Je mehr wir uns verbessern wollen, desto weiter entfernen wir uns von dem, was uns eigentlich auszeichnet. Das Unperfekte. Das Kaputte. Die Fehler im System. Die Tatsache, dass wir sterblich sind, dass unsere Haut Falten wirft, unsere Gedanken manchmal völlig abwegig sind, unser Körper irgendwann versagt. All das, was die Optimierungsindustrie als Schwäche verkauft, ist in Wahrheit unsere letzte Erinnerung daran, dass wir eben keine Produkte sind. Keine funktionalen Einheiten auf dem Weg zum Next-Level Mensch, sondern Wesen mit Brüchen, Widersprüchen und einem eingebauten Verfallsdatum.

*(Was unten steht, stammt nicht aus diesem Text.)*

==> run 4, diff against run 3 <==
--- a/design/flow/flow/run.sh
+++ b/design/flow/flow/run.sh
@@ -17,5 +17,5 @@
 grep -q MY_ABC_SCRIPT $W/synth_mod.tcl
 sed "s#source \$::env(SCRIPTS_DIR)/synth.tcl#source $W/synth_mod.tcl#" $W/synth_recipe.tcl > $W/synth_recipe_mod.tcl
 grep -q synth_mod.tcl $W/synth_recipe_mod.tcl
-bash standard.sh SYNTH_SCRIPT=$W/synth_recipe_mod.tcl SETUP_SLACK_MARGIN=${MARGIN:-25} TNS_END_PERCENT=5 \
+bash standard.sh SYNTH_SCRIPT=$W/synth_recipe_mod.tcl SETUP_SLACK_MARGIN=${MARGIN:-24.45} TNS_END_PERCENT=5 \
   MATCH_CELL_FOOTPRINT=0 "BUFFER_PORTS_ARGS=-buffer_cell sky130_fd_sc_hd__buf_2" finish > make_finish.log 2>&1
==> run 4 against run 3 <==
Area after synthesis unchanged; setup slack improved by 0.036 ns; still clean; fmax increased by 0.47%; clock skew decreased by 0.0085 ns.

Ich kenne Menschen, die ihren Alltag in Mikro-Einheiten zerlegt haben. Die ihren Schlaf optimieren, ihre Ernährung nach Blutwerten ausrichten, die exakt wissen, wann sie meditieren, wann sie fasten, wann sie performen müssen. Sie sind gesund, leistungsfähig, effizient – und wirken trotzdem so lebendig wie die Wohnungen in einem IKEA-Katalog: aufgeräumt, glatt, funktional. Aber niemand will wirklich in diesem Leben wohnen.

Und das könnte unsere Rettung sein: Das Chaos. Das müde Aufstehen. Das Nicht-genug-Sein. Die Tatsache, dass uns regelmäßig alles entgleitet. Dass wir Fehler machen, dass wir manchmal hässlich sind, laut, unproduktiv, völlig inkonsequent. Dass wir sterben werden, ob mit Sixpack oder ohne.

Unsere Unvollkommenheit ist keine Schwäche. Sie ist die letzte Bastion gegen eine Welt, in der wir alle perfekt, aber völlig unbrauchbar wären. Weil wir dann nichts mehr fühlen, nichts mehr riskieren, nichts mehr falsch machen dürfen. Du wirst dich nie perfekt machen können. Du wirst altern, du wirst müde sein, du wirst Fehler machen, du wirst scheitern. Du wirst irgendwann sterben, trotz optimierter Morgenroutine, trotz Superfood, trotz Neuroimplantat.

Und genau das macht dich zum einzigen Upgrade, das diese Welt noch erträgt.